Neat. But what does Statistical Machine Translation (SMT) mean and how does this differ with Neural Machine Translation (NMT)? The idea behind SMT (find it more in detail here) is to feed a computer with a large dataset of texts in two languages (think European Parliament documents for example). The computer will then analyze and compare all sentences – divided in word units at a first stage of the translation model – in both versions of the documents in order to find translation patterns. The computer will then use the patterns it has computed (seeing “arbre” translated as “tree” 3000 times for example) to translate the input in the target language with the most statistically significant data. This method of translating is useful, but knows limitations: as no humans are there to guide the computer in its calculations, word correlations were sometimes – a lot of times – dubious. Moreover, what happens with cases (nominative, genitive and so forth), word gender and homonyms? You guessed it, a lot of debugging.
What about NMT? The story starts with Google noticing this paper from 2014 in which the authors put forward a novel idea. Indeed, they trained two neural networks (more on this here and here) to act as a pair in order to encode a language and decode it in another language in order to improve SMT translations. One of the major take-aways here is that this type of machine translation does not rely on a central dictionary as a key source: in other words translation without intermediary is possible between languages that have no shared corpus. Flashforward to said announcement in November 2016: Google engineered its own NMT (creatively titled “Google Neural Machine Translation”) to train itself in a way that optimized translations will be generated over time. And indeed! Back when I started to study in September 2016, the translations from Chinese to English were not reliable even for a beginner’s understanding, to say the least. In 2018 when I had to peruse Chinese newspapers and make translations to Dutch, I relied on this translator to spare me long from blurting nonsense in class when a translation was needed (I apologize to my teacher).
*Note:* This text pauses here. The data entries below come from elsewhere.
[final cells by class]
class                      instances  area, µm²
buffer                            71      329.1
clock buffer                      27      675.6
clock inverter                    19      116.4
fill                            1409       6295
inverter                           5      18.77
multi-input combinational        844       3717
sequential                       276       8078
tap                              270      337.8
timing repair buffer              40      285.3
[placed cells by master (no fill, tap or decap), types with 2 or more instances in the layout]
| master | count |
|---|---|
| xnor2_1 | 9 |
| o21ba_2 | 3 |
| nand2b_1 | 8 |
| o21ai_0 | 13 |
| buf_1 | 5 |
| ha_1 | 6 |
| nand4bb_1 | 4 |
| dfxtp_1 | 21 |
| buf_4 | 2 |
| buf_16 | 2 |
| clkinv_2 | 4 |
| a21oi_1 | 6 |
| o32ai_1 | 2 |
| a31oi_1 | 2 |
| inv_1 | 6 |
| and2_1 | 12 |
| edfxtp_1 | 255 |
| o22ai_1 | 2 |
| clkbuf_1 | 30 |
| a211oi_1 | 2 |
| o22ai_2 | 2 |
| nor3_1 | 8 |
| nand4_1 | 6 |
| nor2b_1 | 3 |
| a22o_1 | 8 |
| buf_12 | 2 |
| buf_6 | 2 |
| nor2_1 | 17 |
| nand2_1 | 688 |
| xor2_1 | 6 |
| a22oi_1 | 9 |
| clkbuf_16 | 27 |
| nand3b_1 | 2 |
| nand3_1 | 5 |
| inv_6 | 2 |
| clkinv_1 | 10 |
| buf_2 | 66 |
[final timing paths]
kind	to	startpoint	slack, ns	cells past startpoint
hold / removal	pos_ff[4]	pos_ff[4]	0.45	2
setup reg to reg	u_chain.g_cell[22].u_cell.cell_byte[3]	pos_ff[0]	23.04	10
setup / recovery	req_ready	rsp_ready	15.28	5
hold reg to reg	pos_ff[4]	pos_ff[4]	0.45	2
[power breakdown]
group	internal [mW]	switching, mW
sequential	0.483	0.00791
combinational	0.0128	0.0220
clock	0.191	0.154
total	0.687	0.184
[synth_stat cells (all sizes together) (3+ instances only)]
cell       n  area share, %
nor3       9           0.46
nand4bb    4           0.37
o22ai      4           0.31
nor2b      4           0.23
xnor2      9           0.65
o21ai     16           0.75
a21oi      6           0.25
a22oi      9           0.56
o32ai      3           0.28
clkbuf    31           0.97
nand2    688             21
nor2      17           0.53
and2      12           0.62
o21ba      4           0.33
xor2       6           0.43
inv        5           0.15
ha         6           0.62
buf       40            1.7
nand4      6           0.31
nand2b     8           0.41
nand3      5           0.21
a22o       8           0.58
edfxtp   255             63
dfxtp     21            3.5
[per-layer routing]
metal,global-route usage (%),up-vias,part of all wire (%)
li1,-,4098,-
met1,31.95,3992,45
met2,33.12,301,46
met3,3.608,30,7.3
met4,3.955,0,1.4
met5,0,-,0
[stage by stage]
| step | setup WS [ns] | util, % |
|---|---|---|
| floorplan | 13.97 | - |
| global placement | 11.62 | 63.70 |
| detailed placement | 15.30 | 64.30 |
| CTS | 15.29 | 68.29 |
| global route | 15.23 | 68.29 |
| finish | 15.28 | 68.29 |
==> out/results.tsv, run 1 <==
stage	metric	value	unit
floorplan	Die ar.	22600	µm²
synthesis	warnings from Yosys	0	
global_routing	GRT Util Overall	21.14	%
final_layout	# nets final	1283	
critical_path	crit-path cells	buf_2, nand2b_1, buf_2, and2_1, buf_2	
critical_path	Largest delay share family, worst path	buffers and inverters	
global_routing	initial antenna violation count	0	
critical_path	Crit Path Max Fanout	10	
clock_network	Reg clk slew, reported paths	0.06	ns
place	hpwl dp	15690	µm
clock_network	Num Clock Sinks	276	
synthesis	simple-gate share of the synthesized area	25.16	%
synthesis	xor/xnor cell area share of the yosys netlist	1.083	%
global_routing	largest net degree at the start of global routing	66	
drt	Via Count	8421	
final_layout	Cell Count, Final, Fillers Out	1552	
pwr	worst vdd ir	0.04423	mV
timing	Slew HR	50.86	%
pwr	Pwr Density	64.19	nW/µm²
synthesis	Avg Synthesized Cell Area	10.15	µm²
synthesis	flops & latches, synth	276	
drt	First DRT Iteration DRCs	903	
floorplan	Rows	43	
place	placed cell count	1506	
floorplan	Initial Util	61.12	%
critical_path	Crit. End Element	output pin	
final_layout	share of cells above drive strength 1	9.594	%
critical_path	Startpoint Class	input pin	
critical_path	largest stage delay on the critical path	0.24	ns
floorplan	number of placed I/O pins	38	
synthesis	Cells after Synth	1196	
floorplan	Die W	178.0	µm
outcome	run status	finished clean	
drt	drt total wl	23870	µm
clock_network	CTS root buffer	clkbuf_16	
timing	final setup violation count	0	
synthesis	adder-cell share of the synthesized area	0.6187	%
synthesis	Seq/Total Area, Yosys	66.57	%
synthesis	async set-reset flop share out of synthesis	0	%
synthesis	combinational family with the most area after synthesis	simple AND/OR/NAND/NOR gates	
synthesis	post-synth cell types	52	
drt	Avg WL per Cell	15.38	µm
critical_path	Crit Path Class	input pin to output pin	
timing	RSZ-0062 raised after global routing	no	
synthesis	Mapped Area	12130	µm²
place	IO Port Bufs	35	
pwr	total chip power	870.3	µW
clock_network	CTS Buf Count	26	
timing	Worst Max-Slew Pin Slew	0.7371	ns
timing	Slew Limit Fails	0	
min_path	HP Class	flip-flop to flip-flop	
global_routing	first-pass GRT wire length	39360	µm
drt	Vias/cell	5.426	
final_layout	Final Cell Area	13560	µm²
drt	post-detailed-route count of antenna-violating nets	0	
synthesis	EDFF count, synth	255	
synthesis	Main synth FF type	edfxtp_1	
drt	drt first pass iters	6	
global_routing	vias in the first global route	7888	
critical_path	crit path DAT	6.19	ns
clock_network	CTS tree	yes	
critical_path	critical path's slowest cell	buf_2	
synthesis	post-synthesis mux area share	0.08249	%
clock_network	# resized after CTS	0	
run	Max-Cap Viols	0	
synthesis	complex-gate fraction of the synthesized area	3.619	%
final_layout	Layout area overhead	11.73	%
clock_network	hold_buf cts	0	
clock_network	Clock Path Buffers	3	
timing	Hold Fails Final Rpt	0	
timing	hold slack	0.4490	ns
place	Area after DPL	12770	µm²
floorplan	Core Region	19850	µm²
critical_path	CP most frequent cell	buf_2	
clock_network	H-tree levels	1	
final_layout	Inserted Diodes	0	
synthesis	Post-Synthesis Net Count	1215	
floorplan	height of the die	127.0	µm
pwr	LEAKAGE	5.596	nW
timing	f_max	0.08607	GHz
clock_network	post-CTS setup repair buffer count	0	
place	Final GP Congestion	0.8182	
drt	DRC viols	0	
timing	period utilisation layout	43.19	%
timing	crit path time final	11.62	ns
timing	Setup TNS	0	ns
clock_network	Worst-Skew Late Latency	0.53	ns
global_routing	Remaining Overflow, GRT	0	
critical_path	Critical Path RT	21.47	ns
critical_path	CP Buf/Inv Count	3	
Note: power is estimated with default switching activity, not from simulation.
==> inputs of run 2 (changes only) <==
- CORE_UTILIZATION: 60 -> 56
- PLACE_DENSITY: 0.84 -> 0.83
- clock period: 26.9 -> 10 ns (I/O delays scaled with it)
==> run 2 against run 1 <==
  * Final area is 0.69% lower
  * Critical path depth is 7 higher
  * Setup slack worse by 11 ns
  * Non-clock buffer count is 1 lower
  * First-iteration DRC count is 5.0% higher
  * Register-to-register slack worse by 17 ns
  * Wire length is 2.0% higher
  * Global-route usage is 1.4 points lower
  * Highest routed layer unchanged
==> src/hdl/pct_pkg.sv <==
// shared types, constants and helpers for the polar/cartesian point tracker
// no dependencies
`default_nettype none
package pct_pkg;

    localparam int WIDTH     = 32;
    localparam int FRAC_BITS = 16;
    localparam int ANG_Q     = 30;
    localparam int ASH       = ANG_Q - FRAC_BITS;
    localparam int GUARD     = 8;
    localparam int ITERS     = 28;
    localparam int CW        = 44;   // cordic datapath width
    localparam int ZW        = 36;   // angle accumulator width
    localparam int AW        = 20;   // stored angle width
    localparam int MW        = 30;   // bits of the inverse gain

    typedef logic signed [WIDTH-1:0] coord_t;
    typedef logic signed [CW-1:0]    cw_t;
    typedef logic signed [ZW-1:0]    zw_t;
    typedef logic        [AW-1:0]    ang_t;

    localparam logic [MW-1:0] INV_GAIN = 30'd652032874;

    localparam zw_t PI_Q            = 36'sd3373259426;
    localparam zw_t HALF_PI_Q       = 36'sd1686629713;
    localparam zw_t THREE_HALF_PI_Q = 36'sd5059889139;
    localparam zw_t TWO_PI_Q        = 36'sd6746518852;

    localparam longint TWO_PI_L  = (64'd6746518852 + 64'd8192) / 64'd16384;
    localparam longint HALF_PI_L = (64'd1686629713 + 64'd8192) / 64'd16384;
    localparam longint PI_L      = (64'd3373259426 + 64'd8192) / 64'd16384;
    localparam longint THP_L     = (64'd5059889139 + 64'd8192) / 64'd16384;

    localparam ang_t TWO_PI_S      = AW'(TWO_PI_L);
    localparam ang_t HALF_PI_S     = AW'(HALF_PI_L);
    localparam ang_t PI_S          = AW'(PI_L);
    localparam ang_t THREE_HALF_PI_S = AW'(THP_L);

    // clamp to the signed coordinate range
    function automatic coord_t sat48(input logic signed [47:0] v);
        logic signed [47:0] hi;
        logic signed [47:0] lo;
        hi = 48'sd2147483647;
        lo = -48'sd2147483648;
        if (v > hi)
            sat48 = coord_t'(hi);
        else if (v < lo)
            sat48 = coord_t'(lo);
        else
            sat48 = coord_t'(v);
    endfunction

    function automatic zw_t atan_q30(input logic [4:0] i);
        case (i)
            5'd0:  atan_q30 = 36'sh03243F6A8;
            5'd1:  atan_q30 = 36'sh01DAC6705;
            5'd2:  atan_q30 = 36'sh00FADBAFC;
            5'd3:  atan_q30 = 36'sh007F56EA6;
            5'd4:  atan_q30 = 36'sh003FEAB76;
            5'd5:  atan_q30 = 36'sh001FFD55B;
            5'd6:  atan_q30 = 36'sh000FFFAAA;
            5'd7:  atan_q30 = 36'sh0007FFF55;
            5'd8:  atan_q30 = 36'sh0003FFFEA;
            5'd9:  atan_q30 = 36'sh0001FFFFD;
            5'd10: atan_q30 = 36'sh0000FFFFF;
            5'd11: atan_q30 = 36'sh00007FFFF;
            5'd12: atan_q30 = 36'sh00003FFFF;
            5'd13: atan_q30 = 36'sh00001FFFF;
            5'd14: atan_q30 = 36'sh00000FFFF;
            5'd15: atan_q30 = 36'sh000007FFF;
            5'd16: atan_q30 = 36'sh000003FFF;
            5'd17: atan_q30 = 36'sh000001FFF;
            5'd18: atan_q30 = 36'sh000000FFF;
            5'd19: atan_q30 = 36'sh0000007FF;
            5'd20: atan_q30 = 36'sh0000003FF;
            5'd21: atan_q30 = 36'sh0000001FF;
            5'd22: atan_q30 = 36'sh0000000FF;
            5'd23: atan_q30 = 36'sh00000007F;
            5'd24: atan_q30 = 36'sh00000003F;
            5'd25: atan_q30 = 36'sh00000001F;
            5'd26: atan_q30 = 36'sh00000000F;
            5'd27: atan_q30 = 36'sh000000008;
            default: atan_q30 = '0;
        endcase
    endfunction

endpackage
`default_nettype wire

==> src/hdl/pct_gain_mul.sv <==
// bit-serial multiply of two lanes by the inverse cordic gain, then rescale and saturate
// depends on pct_pkg
`default_nettype none
module pct_gain_mul (
    input  wire logic            clk,
    input  wire logic            rst_n,
    input  wire logic            start,
    input  wire pct_pkg::cw_t    va,
    input  wire pct_pkg::cw_t    vb,
    output logic                 done,
    output pct_pkg::coord_t      ra,
    output pct_pkg::coord_t      rb
);
    import pct_pkg::*;

    logic [CW:0]   acc_a_reg, acc_a_next, acc_b_reg, acc_b_next;
    logic [CW-1:0] mag_a_reg, mag_a_next, mag_b_reg, mag_b_next;
    logic          neg_a_reg, neg_a_next, neg_b_reg, neg_b_next;
    logic          rnd_a_reg, rnd_a_next, rnd_b_reg, rnd_b_next;
    logic [4:0]    cnt_reg, cnt_next;
    logic          busy_reg, busy_next, done_reg, done_next;
    logic [CW:0]   sum_a, sum_b;

    function automatic coord_t finish(input logic [CW:0] acc, input logic rnd,
                                      input logic neg);
        logic signed [CW+1:0] r;
        logic signed [CW+1:0] s;
        logic signed [CW+1:0] t;
        r = $signed({1'b0, acc}) + $signed({{(CW+1){1'b0}}, rnd});
        s = neg ? -r : r;
        t = (s + 46'sd128) >>> GUARD;
        finish = sat48(48'(t));
    endfunction

    always_comb
    begin
        sum_a = acc_a_reg + (INV_GAIN[cnt_reg] ? {1'b0, mag_a_reg} : '0);
        sum_b = acc_b_reg + (INV_GAIN[cnt_reg] ? {1'b0, mag_b_reg} : '0);
        acc_a_next = acc_a_reg;
        acc_b_next = acc_b_reg;
        mag_a_next = mag_a_reg;
        mag_b_next = mag_b_reg;
        neg_a_next = neg_a_reg;
        neg_b_next = neg_b_reg;
        rnd_a_next = rnd_a_reg;
        rnd_b_next = rnd_b_reg;
        cnt_next   = cnt_reg;
        busy_next  = busy_reg;
        done_next  = 1'b0;
        if (start)
        begin
            neg_a_next = va[CW-1];
            neg_b_next = vb[CW-1];
            mag_a_next = va[CW-1] ? CW'(-va) : CW'(va);
            mag_b_next = vb[CW-1] ? CW'(-vb) : CW'(vb);
            acc_a_next = '0;
            acc_b_next = '0;
            cnt_next   = '0;
            busy_next  = 1'b1;
        end
        else if (busy_reg)
        begin
            acc_a_next = sum_a >> 1;
            acc_b_next = sum_b >> 1;
            cnt_next   = cnt_reg + 5'd1;
            // last dropped bit is the rounding bit
            if (cnt_reg == 5'(MW - 1))
            begin
                rnd_a_next = sum_a[0];
                rnd_b_next = sum_b[0];
                busy_next  = 1'b0;
                done_next  = 1'b1;
            end
        end
    end

    always_ff @(posedge clk or negedge rst_n)
    begin
        if (!rst_n)
        begin
            acc_a_reg <= '0;
            acc_b_reg <= '0;
            mag_a_reg <= '0;
            mag_b_reg <= '0;
            neg_a_reg <= 1'b0;
            neg_b_reg <= 1'b0;
            rnd_a_reg <= 1'b0;
            rnd_b_reg <= 1'b0;
            cnt_reg   <= '0;
            busy_reg  <= 1'b0;
            done_reg  <= 1'b0;
        end
        else
        begin
            acc_a_reg <= acc_a_next;
            acc_b_reg <= acc_b_next;
            mag_a_reg <= mag_a_next;
            mag_b_reg <= mag_b_next;
            neg_a_reg <= neg_a_next;
            neg_b_reg <= neg_b_next;
            rnd_a_reg <= rnd_a_next;
            rnd_b_reg <= rnd_b_next;
            cnt_reg   <= cnt_next;
            busy_reg  <= busy_next;
            done_reg  <= done_next;
        end
    end

    assign done = done_reg;
    assign ra   = finish(acc_a_reg, rnd_a_reg, neg_a_reg);
    assign rb   = finish(acc_b_reg, rnd_b_reg, neg_b_reg);

endmodule
`default_nettype wire

==> src/hdl/polar_cartesian_point_tracker.sv <==
// top level of the polar/cartesian point tracker: control, angle wrap and cordic
// depends on pct_pkg and pct_gain_mul
//
// usage:
//   input channel (in_valid/in_ready, op, amount) moves one coordinate:
//   op 0 x, op 1 y, op 2 radius, op 3 angle; amount is signed q16.16
//   output channel (out_valid/out_ready, x_pos, y_pos) gives one transfer
//   per input transfer with the new point, q16.16, saturated
// timing:
//   one item at a time; in_ready is high only while the engine is idle
//   x or y move: a setup step, 28 cordic iterations, then the gain multiply
//   radius move: same; angle move first runs a bit-serial modulo 2pi
//   an x or y move that lands on an axis or the origin skips cordic and multiply
//   the result is then loaded into the output register
// stalls:
//   the output register holds its transfer while out_ready is low; the next
//   item may still be taken and computed, and waits to load the output
// reset:
//   rst_n clears the point to the origin and empties the output register
`default_nettype none
module polar_cartesian_point_tracker (
    input  wire logic             clk,
    input  wire logic             rst_n,
    input  wire logic             in_valid,
    output logic                  in_ready,
    input  wire logic [1:0]       op,
    input  wire pct_pkg::coord_t  amount,
    output logic                  out_valid,
    input  wire logic             out_ready,
    output pct_pkg::coord_t       x_pos,
    output pct_pkg::coord_t       y_pos
);
    import pct_pkg::*;

    localparam logic [2:0] S_IDLE = 3'd0;
    localparam logic [2:0] S_MOD  = 3'd1;
    localparam logic [2:0] S_VEC  = 3'd2;
    localparam logic [2:0] S_ROT  = 3'd3;
    localparam logic [2:0] S_CORD = 3'd4;
    localparam logic [2:0] S_MUL  = 3'd5;
    localparam logic [2:0] S_OUT  = 3'd6;

    localparam logic [1:0] OP_X   = 2'd0;
    localparam logic [1:0] OP_Y   = 2'd1;
    localparam logic [1:0] OP_RAD = 2'd2;
    localparam logic [1:0] OP_ANG = 2'd3;

    localparam int MODW = 33;

    // multiple of 2pi that lifts any angle sum to a nonnegative value
    localparam logic [MODW-1:0] MOD_BIAS = MODW'(longint'(TWO_PI_L) * 64'd8192);

    logic [2:0]      state_reg, state_next;
    coord_t          x_reg, x_next, y_reg, y_next, rad_reg, rad_next;
    ang_t            ang_reg, ang_next;
    cw_t             cx_reg, cx_next, cy_reg, cy_next;
    zw_t             z_reg, z_next;
    logic [4:0]      iter_reg, iter_next;
    logic            vec_reg, vec_next;
    logic [MODW-1:0] modv_reg, modv_next;
    logic [AW-1:0]   modr_reg, modr_next;
    logic [5:0]      cnt_reg, cnt_next;
    logic            ov_reg, ov_next;
    coord_t          xo_reg, xo_next, yo_reg, yo_next;

    logic            mul_start;
    cw_t             mul_va, mul_vb;
    logic            mul_done;
    coord_t          mul_ra, mul_rb;

    logic signed [33:0] ang_sum;
    logic [AW:0]        mod_try;
    cw_t                sh_x, sh_y;
    zw_t                at, zr, zfix;
    logic signed [ZW-1:0] ang_round;
    ang_t               ang_new;
    cw_t                rr;

    pct_gain_mul u_mul (
        .clk   (clk),
        .rst_n (rst_n),
        .start (mul_start),
        .va    (mul_va),
        .vb    (mul_vb),
        .done  (mul_done),
        .ra    (mul_ra),
        .rb    (mul_rb)
    );

    assign in_ready = (state_reg == S_IDLE);

    always_comb
    begin
        state_next = state_reg;
        x_next     = x_reg;
        y_next     = y_reg;
        rad_next   = rad_reg;
        ang_next   = ang_reg;
        cx_next    = cx_reg;
        cy_next    = cy_reg;
        z_next     = z_reg;
        iter_next  = iter_reg;
        vec_next   = vec_reg;
        modv_next  = modv_reg;
        modr_next  = modr_reg;
        cnt_next   = cnt_reg;
        xo_next    = xo_reg;
        yo_next    = yo_reg;
        ov_next    = ov_reg && !out_ready;
        mul_start  = 1'b0;
        mul_va     = cx_reg;
        mul_vb     = cy_reg;

        ang_sum = $signed({14'd0, ang_reg}) + 34'(amount);
        mod_try = {modr_reg, modv_reg[MODW-1]};
        sh_x    = cx_reg >>> iter_reg;
        sh_y    = cy_reg >>> iter_reg;
        at      = atan_q30(iter_reg);
        zr      = $signed({{(ZW-AW-ASH){1'b0}}, ang_reg, {ASH{1'b0}}});
        zfix    = (z_reg < 0) ? z_reg + TWO_PI_Q : z_reg;
        // round the q30 angle to the stored format, wrapping 2pi to zero
        ang_round = (zfix + zw_t'(1 << (ASH - 1))) >>> ASH;
        ang_new   = AW'(ang_round);
        if (ang_new >= TWO_PI_S)
            ang_new = ang_new - TWO_PI_S;
        rr = cw_t'(rad_reg);

        unique case (state_reg)
            S_IDLE:
            begin
                if (in_valid)
                begin
                    unique case (op)
                        OP_X:
                        begin
                            x_next     = sat48(48'(x_reg) + 48'(amount));
                            state_next = S_VEC;
                        end
                        OP_Y:
                        begin
                            y_next     = sat48(48'(y_reg) + 48'(amount));
                            state_next = S_VEC;
                        end
                        OP_RAD:
                        begin
                            rad_next   = sat48(48'(rad_reg) + 48'(amount));
                            state_next = S_ROT;
                        end
                        OP_ANG:
                        begin
                            modv_next  = MODW'(ang_sum) + MOD_BIAS;
                            modr_next  = '0;
                            cnt_next   = '0;
                            state_next = S_MOD;
                        end
                        default: state_next = S_IDLE;
                    endcase
                end
            end
            S_MOD:
            begin
                // restoring remainder, one bit per cycle
                modv_next = modv_reg << 1;
                if (mod_try >= {1'b0, TWO_PI_S})
                    modr_next = AW'(mod_try - {1'b0, TWO_PI_S});
                else
                    modr_next = AW'(mod_try);
                cnt_next = cnt_reg + 6'd1;
                if (cnt_reg == 6'(MODW - 1))
                begin
                    ang_next   = (mod_try >= {1'b0, TWO_PI_S}) ?
                                 AW'(mod_try - {1'b0, TWO_PI_S}) : AW'(mod_try);
                    state_next = S_ROT;
                end
            end
            S_VEC:
            begin
                vec_next  = 1'b1;
                iter_next = '0;
                if (x_reg == 0 && y_reg == 0)
                begin
                    rad_next   = '0;
                    ang_next   = '0;
                    state_next = S_OUT;
                end
                else if (x_reg == 0)
                begin
                    rad_next   = sat48(y_reg < 0 ? -48'(y_reg) : 48'(y_reg));
                    ang_next   = (y_reg > 0) ? HALF_PI_S : THREE_HALF_PI_S;
                    state_next = S_OUT;
                end
                else if (y_reg == 0)
                begin
                    rad_next   = sat48(x_reg < 0 ? -48'(x_reg) : 48'(x_reg));
                    ang_next   = (x_reg > 0) ? '0 : PI_S;
                    state_next = S_OUT;
                end
                else
                begin
                    cx_next    = (x_reg < 0 ? -cw_t'(x_reg) : cw_t'(x_reg)) <<< GUARD;
                    cy_next    = (x_reg < 0 ? -cw_t'(y_reg) : cw_t'(y_reg)) <<< GUARD;
                    z_next     = (x_reg < 0) ? PI_Q : '0;
                    state_next = S_CORD;
                end
            end
            S_ROT:
            begin
                vec_next  = 1'b0;
                iter_next = '0;
                cy_next   = '0;
                // fold the angle into the right half plane
                if (zr >= HALF_PI_Q && zr < THREE_HALF_PI_Q)
                begin
                    z_next  = zr - PI_Q;
                    cx_next = (-rr) <<< GUARD;
                end
                else if (zr >= THREE_HALF_PI_Q)
                begin
                    z_next  = zr - TWO_PI_Q;
                    cx_next = rr <<< GUARD;
                end
                else
                begin
                    z_next  = zr;
                    cx_next = rr <<< GUARD;
                end
                state_next = S_CORD;
            end
            S_CORD:
            begin
                // vectoring drives y to zero, rotation drives z to zero
                if (vec_reg ? (cy_reg >= 0) : (z_reg >= 0))
                begin
                    cx_next = vec_reg ? cx_reg + sh_y : cx_reg - sh_y;
                    cy_next = vec_reg ? cy_reg - sh_x : cy_reg + sh_x;
                    z_next  = vec_reg ? z_reg + at : z_reg - at;
                end
                else
                begin
                    cx_next = vec_reg ? cx_reg - sh_y : cx_reg + sh_y;
                    cy_next = vec_reg ? cy_reg + sh_x : cy_reg - sh_x;
                    z_next  = vec_reg ? z_reg - at : z_reg + at;
                end
                iter_next = iter_reg + 5'd1;
                if (iter_reg == 5'(ITERS - 1))
                    state_next = S_MUL;
            end
            S_MUL:
            begin
                if (cnt_reg == '0)
                begin
                    mul_start = 1'b1;
                    cnt_next  = 6'd1;
                end
                else if (mul_done)
                begin
                    cnt_next = '0;
                    if (vec_reg)
                    begin
                        rad_next = mul_ra;
                        ang_next = ang_new;
                    end
                    else
                    begin
                        x_next = mul_ra;
                        y_next = mul_rb;
                    end
                    state_next = S_OUT;
                end
            end
            S_OUT:
            begin
                // load once the output slot is free
                if (!ov_reg || out_ready)
                begin
                    ov_next    = 1'b1;
                    xo_next    = x_reg;
                    yo_next    = y_reg;
                    state_next = S_IDLE;
                end
            end
            default: state_next = S_IDLE;
        endcase

        // multiply start needs a clear count on entry
        if (state_reg == S_CORD && iter_reg == 5'(ITERS - 1))
            cnt_next = '0;
    end

    always_ff @(posedge clk or negedge rst_n)
    begin
        if (!rst_n)
        begin
            state_reg <= S_IDLE;
            x_reg     <= '0;
            y_reg     <= '0;
            rad_reg   <= '0;
            ang_reg   <= '0;
            cx_reg    <= '0;
            cy_reg    <= '0;
            z_reg     <= '0;
            iter_reg  <= '0;
            vec_reg   <= 1'b0;
            modv_reg  <= '0;
            modr_reg  <= '0;
            cnt_reg   <= '0;
            ov_reg    <= 1'b0;
            xo_reg    <= '0;
            yo_reg    <= '0;
        end
        else
        begin
            state_reg <= state_next;
            x_reg     <= x_next;
            y_reg     <= y_next;
            rad_reg   <= rad_next;
            ang_reg   <= ang_next;
            cx_reg    <= cx_next;
            cy_reg    <= cy_next;
            z_reg     <= z_next;
            iter_reg  <= iter_next;
            vec_reg   <= vec_next;
            modv_reg  <= modv_next;
            modr_reg  <= modr_next;
            cnt_reg   <= cnt_next;
            ov_reg    <= ov_next;
            xo_reg    <= xo_next;
            yo_reg    <= yo_next;
        end
    end

    assign out_valid = ov_reg;
    assign x_pos     = xo_reg;
    assign y_pos     = yo_reg;

endmodule
`default_nettype wire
A last tidbit: Google uses crowdsourcing to build its networks. Your feedback on translations is very much likely taken into account. This also means that what you type to translate can end up in the database to predict input, so watch out with sensible information!
You did such a good job writing this post, it was really interesting and I actually felt like I could relate to your experience as well! I still remember how my English teacher at school kept scolding everyone for using Google Translator because it simply didn’t make sense, whereas now it can actually help people communicate and expand their knowledge. Feels good to see it get better 🙂
Hi Renita! Thanks for your comment, glad you liked the article! I think that such an occurrence is a core memory to many of us. I for one, am guilty of using this tactic in high school for presentations in English with a short deadline.
Despite what some language teachers may say, I think that machine translators such as Google Translate are invaluable resources that speed up the language learning process. While they may not offer context-appropriate or accurate translations 100% of the time, their accessibility and answer speed shorten the time needed to recognize word combinations and structures in sentences. Moreover, Google translate comes in very handy to translate slang and hip expressions as the database is user-generated.
Now you can even take pictures on mobile or upload documents to Google Translate on pc and OCR-recognition will do its magic. Technology sure is amazing and I am thrilled to see what it will make almost instantly intelligible next.